Malgré tout, les étudiants n’ont pas la tête aux révisions. « Il y a forcément un aspect de cette pandémie qui nous interpelle : la gestion de crise, le vaccin, l’accès aux soins etc. c’est difficile d’être focus sur le concours. » Dans les zones en crise, certains ont décidé de se porter volontaire. Paul, par exemple, a répondu parmi les premiers dès début mars, à l’appel à bénévolat du SAMU de Paris relayé sur le compte Facebook de sa promotion. D’autres restent chez eux et révisent. « Ça paraît égoïste mais je peux comprendre, nuance-t-il. Ça fait trois ans qu’ils préparent ce concours, ils ont peur de la rupture d’égalité, donc ils essaient de ne pas se laisser perturber dans la dernière ligne droite. »
Injustice au concours
Cette rupture est bien réelle. Alors que les étudiants en stage au SAMU ou en réanimation sont doublement sollicités, ceux des autres services sont renvoyés chez eux. C’est le cas de Paul et Sacha, respectivement en stage en traitement de la douleur et en neuro-chirurgie. Le premier en profite pour aider bénévolement. La seconde a signalé sa disponibilité à sa faculté, comme demandé. Mais pour l’instant, les D4 sont épargnés par la mobilisation au CHU de Bordeaux. Sacha est consciente de l’injustice : «Pour les étudiants situés dans les zones où le taux d’attaque explose, réviser pour les ECN est impossible.» Et Paul d’ajouter : «pour ma part, je suis au standard téléphonique sans contact physique avec les malades, mais certains étudiants prennent vraiment le risque d’être infectés». L’ Intersyndicale Nationale des Internes (ISNI) a annoncé jeudi dernier que « déjà deux internes sont en réanimation entre la vie et la mort par manque de matériel de protection ».

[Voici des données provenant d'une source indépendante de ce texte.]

==> config.mk <==
export PLATFORM = sky130hd
export DESIGN_NAME = fpu_issue_ctrl
export DESIGN_NICKNAME = d
export VERILOG_FILES = /design/src/rtl/fpu_issue_ctrl.sv
export SDC_FILE = /design/constraint.sdc
export NUM_CORES = 1
export LEC_CHECK = 0
export CORE_MARGIN = 1
export CORE_UTILIZATION = 54
export CTS_CLUSTER_SIZE = 14
export DETAILED_ROUTE_END_ITERATION = 10
export HOLD_SLACK_MARGIN = 0.08
export PLACE_DENSITY = 0.91
export SLEW_MARGIN = 10
export SYNTH_ARGS = -nofsm -noshare
export SYNTH_HDL_FRONTEND = slang
export SYNTH_SLANG_ARGS = --single-unit
==> constraint.sdc <==
create_clock -name clk -period 5 [get_ports clk]
set_input_delay 0.75 -clock clk [delete_from_list [all_inputs] [get_ports clk]]
set_output_delay 0.75 -clock clk [all_outputs]
set_load 0.1 [all_outputs]
==> src/rtl/fpu_issue_ctrl.sv <==
// fpu_issue_ctrl: request/response wrapper around a fixed-latency FPU core with an in-order result FIFO.
// Optional sticky exception register: define FPU_ISSUE_EXC_STICKY_EN to add exc_clr/exc_sticky.
module fpu_issue_ctrl #(
   parameter int DEPTH = 4,
   parameter int LAT   = 4,
   parameter int TAG_W = 4
) (
   input  logic             clk,
   input  logic             rst,
   input  logic             req_valid,
   output logic             req_ready,
   input  logic [1:0]       req_rmode,
   input  logic [2:0]       req_op,
   input  logic [31:0]      req_opa,
   input  logic [31:0]      req_opb,
   input  logic [TAG_W-1:0] req_tag,
   output logic [1:0]       fpu_rmode,
   output logic [2:0]       fpu_op,
   output logic [31:0]      fpu_opa,
   output logic [31:0]      fpu_opb,
   input  logic [31:0]      fpu_out,
   input  logic [7:0]       fpu_flags,
   output logic             rsp_valid,
   input  logic             rsp_ready,
   output logic [31:0]      rsp_out,
   output logic [7:0]       rsp_flags,
   output logic [TAG_W-1:0] rsp_tag,
`ifdef FPU_ISSUE_EXC_STICKY_EN
   input  logic             exc_clr,
   output logic [7:0]       exc_sticky,
`endif
   output logic             busy
);
   localparam int PTR_W = $clog2(DEPTH);
   localparam int CNT_W = $clog2(DEPTH + 1);

   logic [LAT-1:0]   pipe_v;
   logic [TAG_W-1:0] pipe_tag [LAT];
   logic [31:0]      mem_out   [DEPTH];
   logic [7:0]       mem_flags [DEPTH];
   logic [TAG_W-1:0] mem_tag   [DEPTH];
   logic [PTR_W-1:0] wr_ptr, rd_ptr;
   logic [CNT_W-1:0] fifo_count, outstanding;
   logic             accept, push, pop;

   // Admission counts in-flight plus buffered work, so a pipeline exit always finds a free FIFO slot.
   assign accept    = req_valid & req_ready;
   assign push      = pipe_v[LAT-1];
   assign pop       = rsp_valid & rsp_ready;
   assign req_ready = ~rst & (outstanding < CNT_W'(DEPTH));
   assign busy      = (outstanding != '0);
   assign rsp_valid = (fifo_count != '0);
   assign rsp_out   = rsp_valid ? mem_out[rd_ptr]   : '0;
   assign rsp_flags = rsp_valid ? mem_flags[rd_ptr] : '0;
   assign rsp_tag   = rsp_valid ? mem_tag[rd_ptr]   : '0;

   always_ff @(posedge clk or posedge rst) begin
      if (rst) begin
         fpu_rmode <= '0;
         fpu_op    <= '0;
         fpu_opa   <= '0;
         fpu_opb   <= '0;
      end else if (accept) begin
         fpu_rmode <= req_rmode;
         fpu_op    <= req_op;
         fpu_opa   <= req_opa;
         fpu_opb   <= req_opb;
      end
   end

   always_ff @(posedge clk or posedge rst) begin
      if (rst) begin
         pipe_v <= '0;
         for (int unsigned i = 0; i < LAT; i++) pipe_tag[i] <= '0;
      end else begin
         pipe_v[0]   <= accept;
         pipe_tag[0] <= req_tag;
         for (int unsigned i = 1; i < LAT; i++) begin
            pipe_v[i]   <= pipe_v[i-1];
            pipe_tag[i] <= pipe_tag[i-1];
         end
      end
   end

   always_ff @(posedge clk) begin
      if (push) begin
         mem_out[wr_ptr]   <= fpu_out;
         mem_flags[wr_ptr] <= fpu_flags;
         mem_tag[wr_ptr]   <= pipe_tag[LAT-1];
      end
   end

   always_ff @(posedge clk or posedge rst) begin
      if (rst) begin
         wr_ptr      <= '0;
         rd_ptr      <= '0;
         fifo_count  <= '0;
         outstanding <= '0;
      end else begin
         if (push) wr_ptr <= wr_ptr + 1'b1;
         if (pop)  rd_ptr <= rd_ptr + 1'b1;
         case ({push, pop})
            2'b10:   fifo_count <= fifo_count + 1'b1;
            2'b01:   fifo_count <= fifo_count - 1'b1;
            default: ;
         endcase
         case ({accept, pop})
            2'b10:   outstanding <= outstanding + 1'b1;
            2'b01:   outstanding <= outstanding - 1'b1;
            default: ;
         endcase
      end
   end

`ifdef FPU_ISSUE_EXC_STICKY_EN
   // A FIFO write on the clearing edge keeps its own flags.
   always_ff @(posedge clk or posedge rst) begin
      if (rst)          exc_sticky <= '0;
      else if (exc_clr) exc_sticky <= push ? fpu_flags : '0;
      else if (push)    exc_sticky <= exc_sticky | fpu_flags;
   end
`endif

endmodule

======== Yosys cells after proc, flatten, opt, wreduce, memory -nomap -nowiden ========
Memories as Yosys holds them, arrays and structs flattened.
Cells that the tools add are included.
cells by class
  add/subtract/negate cells ............... 6
  $lt $le $gt $ge ......................... 1
  eq/ne operators ......................... 4
  multiplexer cells ....................... 7
  bitwise operators ....................... 4
  reductions and logical operators ........ 4
operators by type and width
  cell                                                                    count
  32-bit two-way mux                                                      1
  3-bit one-hot mux with 2 select lines                                   2
  8-bit two-way mux                                                       1
  3-bit by 1-bit adder with 3-bit output (second input constant)          2
  3-bit nonzero test                                                      2
  3-bit by 1-bit subtractor with 3-bit output (second input constant)     2
  2-bit by 1-bit adder with 2-bit output (second input constant)          2
  2-bit by 1-bit equality test with 1-bit output (second input constant)  2
  2-bit equality test (second input constant)                             2
  4-bit two-way mux                                                       1
  2-bit nonzero test                                                      2
  1-bit bitwise AND                                                       3
  3-bit < comparator (second input constant)                              1
  1-bit two-way mux                                                       2
  1-bit inverter                                                          1
storage, ports and cells
  bits in registers ....................... 99
  memory bits (writable) .................. 176
  bits of input ports ..................... 117
  output and inout bits ................... 116
  word-level logic and storage cells ...... 42
  memories ................................ 3
memory list
  name       depth  width  rd ports  clocked after memory_dff  wr ports  RTL line  text
  mem_out    4      32     1         0                         1         39        logic [31:0] mem_out [DEPTH];
  mem_flags  4      8      1         0                         1         40        logic [7:0] mem_flags [DEPTH];
  mem_tag    4      4      1         0                         1         41        logic [TAG_W-1:0] mem_tag [DEPTH];

======== Longest topological paths before layout ========
  word-level depth ........................ 5
  gate-level depth with buffers ........... 9
  gate-level depth less buffers ........... 8

======== Worst setup path after synthesis ========
Ideal clock, no wire load.
  kind .................................... input to register
  start point ............................. input rst
  end point ............................... register outstanding[2]
  setup time .............................. 0.125 ns
  arrival ................................. 3.297 ns
  required time ........................... 4.875 ns
  path slack .............................. 1.578 ns
  cell stages on the path ................. 7
  path buffers ............................ 0
  cell sequence ........................... nor2_1 -> nand2_1 -> ha_1 -> fa_1 -> xnor2_1 -> nor2_1 -> xor2_1
on the way
  word-level cells in the longest chain between the ends .. 5
  elaborated cells between the ends (all ways) .. 7
  those cells by class .................... 2 x eq/ne; 1 x mux; 3 x bitwise; 1 x reduce/logical
RTL lines
  item                                                                                   RTL line  text
  start: declaration                                                                     9         input logic rst,
  1-bit inverter *                                                                       50        assign req_ready = ~rst & (outstanding < CNT_W'(DEPTH));
  1-bit bitwise AND *                                                                    50
  1-bit bitwise AND *                                                                    47        assign accept = req_valid & req_ready;
  2-bit by 1-bit equality test with 1-bit output or 2-bit equality test (tied branches)  107       case ({accept, pop})
  3-bit one-hot mux with 2 select lines or 2-bit nonzero test (tied branches)            -
  end signal: assignment                                                                 108       2'b10: outstanding <= outstanding + 1'b1;
  end signal: assignment                                                                 109       2'b01: outstanding <= outstanding - 1'b1;
  end: declaration                                                                       43        logic [CNT_W-1:0] fifo_count, outstanding;
Every way passes the cells marked *; elsewhere a longest branch is shown, timed or not.
A chain may end at the register's enable or synchronous reset.

======== Worst setup path in the final report ========
  start point ............................. register rd_ptr[0]
  end point ............................... output rsp_out[1]
on the way
  word-level cells in the longest chain between the ends .. 2
RTL lines
  item                      RTL line  text
  start: declaration        42        logic [PTR_W-1:0] wr_ptr, rd_ptr;
  start signal: assignment  101       if (pop) rd_ptr <= rd_ptr + 1'b1;
  memory read 4 x 32 bit    -
  32-bit two-way mux        53        assign rsp_out = rsp_valid ? mem_out[rd_ptr] : '0;
  end: declaration          25        output logic [31:0] rsp_out,
No other way between the ends.

==> metrics.md <==
| Metric | Value |
|---|---|
| CORE AREA | 0.0187 sq mm |
| Post-synth design cell area | 0.0103 sq mm |
| Launch point of the worst reg-to-reg path | fifo_count[0] |
| Layout Skew | 10.5 ps |
| Hold Path Origin | pipe_tag[9] |
| Initial Utilization | 55.3% |
| Via count | 5427 |
| # Post-CTS Setup Buffers | 0 |
| Drt pass-1 iters | 4 |
| Fin Setup TNS | 0 ps |
| Max Cap Viol | 0 |
| 1st-iter DRT viols | 244 |
| Syn. warnings | 0 |
| Drt wl/cell | 21.0 microns |
| Slew @ Worst Pin | 1200 ps |
| Hpwl dp | 13300 microns |
| Hold buffers post-CTS | 0 |
| CTS resizes | 0 |
| Port Buffers | 232 |
| Root Buffer | clkbuf_16 |
| Residual DRC | 0 |
| Post-synth EDFFs | 176 |
| Family with the most delay on the worst path | buffers and inverters |
| Status | finished clean |
| Worst slew margin | 19.7% |
| Num rows | 50 |
| Final Hold Fails | 0 |
| Worst Path Max Fanout | 28 |
| Worst-path cell chain | buf_12 -> mux4_1 -> and2_1 -> clkdlybuf4s50_1 |
| Critical Path Max Stage Delay | 960 ps |
| Worst Hold Class | reg2reg |
| Ys async rst share | 36.0% |
| H-tree depth | 1 |
| Reg2Reg Setup Slack | 2540 ps |
| Die Wd | 140 microns |
| Number of antenna violations at the first check in global routing | 1 |
| Crit path buffers/inverters | 2 |
| CTS tree | done |
| Vias in the first global route | 6051 |
| Minimum clock period | 4120 ps |
| Mapped Nets | 620 |
| Startpoint Class | register |
| Tcrit/Tclk final | 82.5% |
| Ys flop type | edfxtp_1 |
| Setup repair after global routing missed its margin | no |
| Largest net degree at the start of global routing | 56 |
| First-pass GRT wire length | 32700 microns |
| GRT Total Usage | 21.9% |
| Syn avg cell area | 20.9 sq um |
| CP endpoint kind | output port |
| Critical-path top delay cell | clkdlybuf4s50_1 |
| Synthesized netlist cell count | 495 |
| Layout cell share with drive strength beyond 1 | 22.2% |
| Setup CP Type | reg2out |
| Worst setup path startpoint | rd_ptr[0] |
| Clock sink count | 275 |
| Num CTS Buffers | 27 |
| Final slew viol count | 0 |
| CP arrival | 3370 ps |
| Grt ovf | 0 |
| Area Growth Syn to Fin | 32.6% |
| Clock tree buffer depth | 3 |
| Worst Path Required | 4250 ps |
| Final net count | 865 |
| Clk pin slew, worst setup/hold paths | 60 ps |
| RePlAce Congestion | 0.745 |
| Die height | 140 microns |
| Top Ports | 233 |
| Clock latency on the worst-skew pair | 520 ps |
| Total Wirelength | 20900 microns |
| Synth cell types | 24 |
| Synth Register Bits | 275 |
| Vias per cell | 5.45 |
| Sequential area share after synthesis | 75.1% |
| Fmax | 242 MHz |
| Post-route antenna net violation count | 0 |
| Final setup fails | 0 |
| Die area | 0.0197 sq mm |
==> state kept, by name (all words and copies together), names as in the netlist <==
signal       cells
pipe_tag        16
fpu_rmode        2
mem_out        128
mem_flags       32
pipe_v           4
mem_tag         16
fpu_op           3
wr_ptr           2
fpu_opa         32
fpu_opb         32
rd_ptr           2
fifo_count       3
outstanding      3
==> cells in the mapped netlist (4+ instances only) <==
| master | count | area share (%) |
|---|---|---|
| mux2_2 | 70 | 7.6 |
| buf_4 | 7 | 0.51 |
| and2_1 | 49 | 3.0 |
| mux4_2 | 38 | 8.3 |
| mux4_1 | 6 | 1.5 |
| dfrtp_1 | 99 | 24 |
| edfxtp_1 | 176 | 51 |
| clkbuf_1 | 4 | 0.15 |
| xor2_1 | 5 | 0.42 |
| ha_1 | 6 | 0.73 |
| inv_1 | 7 | 0.25 |
| buf_12 | 4 | 0.77 |
| buf_2 | 5 | 0.24 |
| xnor2_1 | 4 | 0.34 |
==> path summary, 6_finish.rpt <==
path	endpoint	cells past startpoint
min in group asynchronous	fpu_opb[27]	2
worst max-delay path	rsp_out[1]	4
worst min register to register	pipe_tag[5]	0
max in group asynchronous	fpu_opa[31]	3
worst max register to register	outstanding[2]	8
worst min-delay path	pipe_tag[5]	0
==> metal layers <==
layer | part of all wire [%] | GRT usage (%) | vias up
met2 | 50 | 37.3 | 272
met4 | 3.1 | 8.21 | 0
met5 | 0 | 0 | -
met1 | 37 | 26.4 | 2730
met3 | 9.6 | 6.84 | 44
li1 | - | - | 2381
==> kinds of logic (layout without fill, tap and decap cells) <==
family,count (synthesis),count (layout),share of synthesized area [%]
fa+ha+maj,8,8,1.11
buf+inv,30,295,2.12
xor+xnor,9,9,0.763
other cells,0,1,0
simple gates,57,57,3.32
flops,275,275,75.1
compound gates,1,1,0.0484
mux,115,115,17.5
==> cell type report <==
cell class	count	area (sq um)
antenna	1	2.50
clock buffer	39	802
clock inverter	10	75.1
fill	1049	5000
inverter	8	32.5
multi-input combinational	190	2360
sequential	275	7760
tap	234	293
timing repair buffer	238	2380
==> cell usage in the layout (no fill, tap or decap), types with 2 or more instances in the layout <==
master	instances
and2_1	45
and2_2	4
buf_4	5
clkbuf_1	2
clkbuf_16	27
clkbuf_4	3
clkbuf_8	7
clkdlybuf4s50_1	232
clkinv_2	9
dfrtp_1	97
dfrtp_2	2
edfxtp_1	176
fa_1	2
ha_1	6
inv_1	6
mux2_2	70
mux4_1	6
mux4_2	38
nand2_1	2
nor2_1	3
or3_1	2
xnor2_1	4
xor2_1	5
==> stage by stage <==
stage	util, %	setup slack, ps	cell area, sq um	hold WS, ps	cells
after floorplan	-	1580	10300	331	495
after global placement	68.6	1420	12800	332	945
after detailed placement	68.6	1370	12800	336	945
after CTS	73.3	801	13700	351	994
after global routing	73.3	691	13700	354	995
final	73.3	876	13700	349	995
Power is not shown: default switching activity piles up to over one toggle a cycle in this logic, so the estimate is an artifact.
===== config.mk =====
export PLATFORM = sky130hd
export DESIGN_NAME = mem_arbiter_flat
export DESIGN_NICKNAME = d
export VERILOG_FILES = /design/src/rtl/defines.sv /design/src/rtl/mem_pkg.sv /design/src/rtl/mem_arbiter_if.sv /design/src/rtl/mem_req_slot.sv /design/src/rtl/mem_arbiter.sv /design/src/flat_wrapper.sv
export SDC_FILE = /design/constraint.sdc
export NUM_CORES = 1
export LEC_CHECK = 0
export CORE_ASPECT_RATIO = 1.75
export CORE_UTILIZATION = 23
export CTS_CLUSTER_DIAMETER = 150
export CTS_CLUSTER_SIZE = 12
export DETAILED_ROUTE_END_ITERATION = 12
export PLACE_DENSITY = 0.53
export SYNTH_ARGS = -nofsm -noshare
export SYNTH_HDL_FRONTEND = slang
export SYNTH_HIERARCHICAL = 1
export SYNTH_SLANG_ARGS = --single-unit

===== constraint.sdc =====
create_clock -name clk -period 4.5 [get_ports clk]
set_input_delay 0.9 -clock clk [delete_from_list [all_inputs] [get_ports clk]]
set_output_delay 0.9 -clock clk [all_outputs]
set_load 0.05 [all_outputs]

===== src/rtl/defines.sv =====
// Global width macros shared by the memory arbiter slice.
// WORD_SIZE is the address width, CACHE_LINE_SIZE the line data width.
// Each macro is guarded so the file can be included or compiled more than once.
`ifndef WORD_SIZE
`define WORD_SIZE 32
`endif
`ifndef CACHE_LINE_SIZE
`define CACHE_LINE_SIZE 128
`endif


===== src/rtl/mem_pkg.sv =====
// Shared types for the memory arbiter: FSM states, grant codes, grant picker.
// Pure declarations, no timing.
// No flow control of its own.
`ifndef WORD_SIZE
`define WORD_SIZE 32
`endif
`ifndef CACHE_LINE_SIZE
`define CACHE_LINE_SIZE 128
`endif

package mem_pkg;

  localparam int WORD_W = `WORD_SIZE;
  localparam int LINE_W = `CACHE_LINE_SIZE;

  typedef enum logic [1:0] {
    ST_IDLE  = 2'd0,
    ST_ISSUE = 2'd1,
    ST_WAIT  = 2'd2
  } state_t;

  typedef enum logic [1:0] {
    GNT_I = 2'd0,
    GNT_D = 2'd1,
    GNT_W = 2'd2
  } gnt_t;

  // Writebacks always win; read ties go to whichever side was not served last.
  function automatic gnt_t pick_grant(input logic w_vld, input logic d_vld,
                                      input logic i_vld, input logic last_d);
    if (w_vld) return GNT_W;
    if (d_vld && i_vld) return last_d ? GNT_I : GNT_D;
    if (d_vld) return GNT_D;
    return GNT_I;
  endfunction

endpackage


===== src/rtl/mem_arbiter_if.sv =====
// Core-side (I/D cache) and memory-side handshake bundle for the arbiter.
// Wires only, no latency.
// Downstream backpressure carried by m_ready; core side is pulse based.
interface mem_arbiter_if
  import mem_pkg::*;
#(
  parameter int WORD_SIZE = WORD_W,
  parameter int LINE_SIZE = LINE_W
);
  logic                 i_read;
  logic [WORD_SIZE-1:0] i_addr;
  logic                 i_res;
  logic [LINE_SIZE-1:0] i_res_data;
  logic [WORD_SIZE-1:0] i_res_addr;

  logic                 d_read;
  logic [WORD_SIZE-1:0] d_addr;
  logic                 d_res;
  logic [LINE_SIZE-1:0] d_res_data;
  logic [WORD_SIZE-1:0] d_res_addr;

  logic                 d_wenable;
  logic [LINE_SIZE-1:0] d_w_data;
  logic [WORD_SIZE-1:0] d_w_addr;

  logic                 m_req;
  logic                 m_we;
  logic [WORD_SIZE-1:0] m_addr;
  logic [LINE_SIZE-1:0] m_wdata;
  logic                 m_ready;
  logic                 m_res;
  logic [LINE_SIZE-1:0] m_res_data;

  // Arbiter side.
  modport slave (
    input  i_read, i_addr, d_read, d_addr, d_wenable, d_w_data, d_w_addr,
    output i_res, i_res_data, i_res_addr, d_res, d_res_data, d_res_addr,
    output m_req, m_we, m_addr, m_wdata,
    input  m_ready, m_res, m_res_data
  );

  // Caches plus memory side.
  modport master (
    output i_read, i_addr, d_read, d_addr, d_wenable, d_w_data, d_w_addr,
    input  i_res, i_res_data, i_res_addr, d_res, d_res_data, d_res_addr,
    input  m_req, m_we, m_addr, m_wdata,
    output m_ready, m_res, m_res_data
  );
endinterface


===== src/rtl/mem_req_slot.sv =====
// One-entry request holder: valid flag, address and optional line data.
// Set visible one cycle after the pulse.
// A set while occupied is dropped unless the entry is being cleared that same cycle.
module mem_req_slot #(
  parameter int AW       = 32,
  parameter int DW       = 128,
  parameter bit HAS_DATA = 1'b1
) (
  input  logic          clk,
  input  logic          rst,
  input  logic          set,
  input  logic          clr,
  input  logic [AW-1:0] set_addr,
  input  logic [DW-1:0] set_data,
  output logic          vld,
  output logic [AW-1:0] addr,
  output logic [DW-1:0] data
);

  logic take;

  // First request wins; a clear in the same cycle makes room for the new one.
  assign take = set && (!vld || clr);

  // Occupancy flag.
  always_ff @(posedge clk or negedge rst) begin
    if (!rst)      vld <= 1'b0;
    else if (take) vld <= 1'b1;
    else if (clr)  vld <= 1'b0;
  end

  // Address captured only when the request is accepted.
  always_ff @(posedge clk or negedge rst) begin
    if (!rst)      addr <= '0;
    else if (take) addr <= set_addr;
  end

  if (HAS_DATA) begin : g_data
    // Line payload captured alongside the address.
    always_ff @(posedge clk or negedge rst) begin
      if (!rst)      data <= '0;
      else if (take) data <= set_data;
    end
  end else begin : g_nodata
    logic unused_set_data;
    assign unused_set_data = ^set_data;
    assign data = '0;
  end

endmodule


===== src/rtl/mem_arbiter.sv =====
// Arbitrates I-read, D-read and D-writeback slots onto one downstream port.
// Read: pulse to m_req 2 cycles, response 1 cycle after m_res; one transaction in flight.
// m_req/m_addr/m_wdata held until m_ready; new requests queue in their slot meanwhile.
module mem_arbiter
  import mem_pkg::*;
#(
  parameter int WORD_SIZE = `WORD_SIZE,
  parameter int LINE_SIZE = `CACHE_LINE_SIZE
) (
  input logic          clk,
  input logic          rst,
  mem_arbiter_if.slave bus
);

  state_t state;
  gnt_t   gnt;
  gnt_t   gnt_next;
  logic   last_d;

  logic                 i_vld, d_vld, w_vld;
  logic [WORD_SIZE-1:0] i_slot_addr, d_slot_addr, w_slot_addr;
  logic [LINE_SIZE-1:0] i_slot_data, d_slot_data, w_slot_data;
  logic                 i_clr, d_clr, w_clr, rd_done;
  logic [WORD_SIZE-1:0] sel_addr;
  logic [LINE_SIZE-1:0] sel_data;

  // Writes retire on acceptance; reads retire when their data comes back.
  assign w_clr   = (state == ST_ISSUE) && (gnt == GNT_W) && bus.m_ready;
  assign rd_done = (state == ST_WAIT) && bus.m_res;
  assign i_clr   = rd_done && (gnt == GNT_I);
  assign d_clr   = rd_done && (gnt == GNT_D);

  assign gnt_next = pick_grant(w_vld, d_vld, i_vld, last_d);

  mem_req_slot #(.AW(WORD_SIZE), .DW(LINE_SIZE), .HAS_DATA(1'b0)) u_i_slot (
    .clk(clk), .rst(rst), .set(bus.i_read), .clr(i_clr),
    .set_addr(bus.i_addr), .set_data('0),
    .vld(i_vld), .addr(i_slot_addr), .data(i_slot_data)
  );

  mem_req_slot #(.AW(WORD_SIZE), .DW(LINE_SIZE), .HAS_DATA(1'b0)) u_d_slot (
    .clk(clk), .rst(rst), .set(bus.d_read), .clr(d_clr),
    .set_addr(bus.d_addr), .set_data('0),
    .vld(d_vld), .addr(d_slot_addr), .data(d_slot_data)
  );

  mem_req_slot #(.AW(WORD_SIZE), .DW(LINE_SIZE), .HAS_DATA(1'b1)) u_w_slot (
    .clk(clk), .rst(rst), .set(bus.d_wenable), .clr(w_clr),
    .set_addr(bus.d_w_addr), .set_data(bus.d_w_data),
    .vld(w_vld), .addr(w_slot_addr), .data(w_slot_data)
  );

  // Address/data of the slot that would be granted this cycle.
  always_comb begin
    sel_addr = i_slot_addr;
    sel_data = i_slot_data;
    case (gnt_next)
      GNT_W: begin
        sel_addr = w_slot_addr;
        sel_data = w_slot_data;
      end
      GNT_D: begin
        sel_addr = d_slot_addr;
        sel_data = d_slot_data;
      end
      default: ;
    endcase
  end

  // Control FSM with registered downstream request and core response outputs.
  always_ff @(posedge clk or negedge rst) begin
    if (!rst) begin
      state          <= ST_IDLE;
      gnt            <= GNT_I;
      last_d         <= 1'b0;
      bus.m_req      <= 1'b0;
      bus.m_we       <= 1'b0;
      bus.m_addr     <= '0;
      bus.m_wdata    <= '0;
      bus.i_res      <= 1'b0;
      bus.i_res_data <= '0;
      bus.i_res_addr <= '0;
      bus.d_res      <= 1'b0;
      bus.d_res_data <= '0;
      bus.d_res_addr <= '0;
    end else begin
      bus.i_res <= 1'b0;
      bus.d_res <= 1'b0;
      case (state)
        ST_IDLE: begin
          if (i_vld || d_vld || w_vld) begin
            gnt         <= gnt_next;
            bus.m_req   <= 1'b1;
            bus.m_we    <= (gnt_next == GNT_W);
            bus.m_addr  <= sel_addr;
            bus.m_wdata <= sel_data;
            if (gnt_next != GNT_W) last_d <= (gnt_next == GNT_D);
            state       <= ST_ISSUE;
          end
        end
        ST_ISSUE: begin
          if (bus.m_ready) begin
            bus.m_req <= 1'b0;
            state     <= (gnt == GNT_W) ? ST_IDLE : ST_WAIT;
          end
        end
        ST_WAIT: begin
          if (bus.m_res) begin
            if (gnt == GNT_D) begin
              bus.d_res      <= 1'b1;
              bus.d_res_data <= bus.m_res_data;
              bus.d_res_addr <= d_slot_addr;
            end else begin
              bus.i_res      <= 1'b1;
              bus.i_res_data <= bus.m_res_data;
              bus.i_res_addr <= i_slot_addr;
            end
            state <= ST_IDLE;
          end
        end
        default: state <= ST_IDLE;
      endcase
    end
  end

endmodule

Les étudiants l’affirment : si la crise sanitaire du Coronavirus révèle des inégalités au concours des ECN, en réalité elle ne fait qu’accentuer des iniquités préexistantes. Paul explique : «Certaines facs, comme la mienne, sont mieux loties que d’autres, alors que le concours est national. Les inégalités existent de fait.» Celles nouvelles provoquées par le Coronavirus sont bien plus visibles et démontrables. Il concède : «A trois mois du concours, elle peuvent être plus facilement plaidées».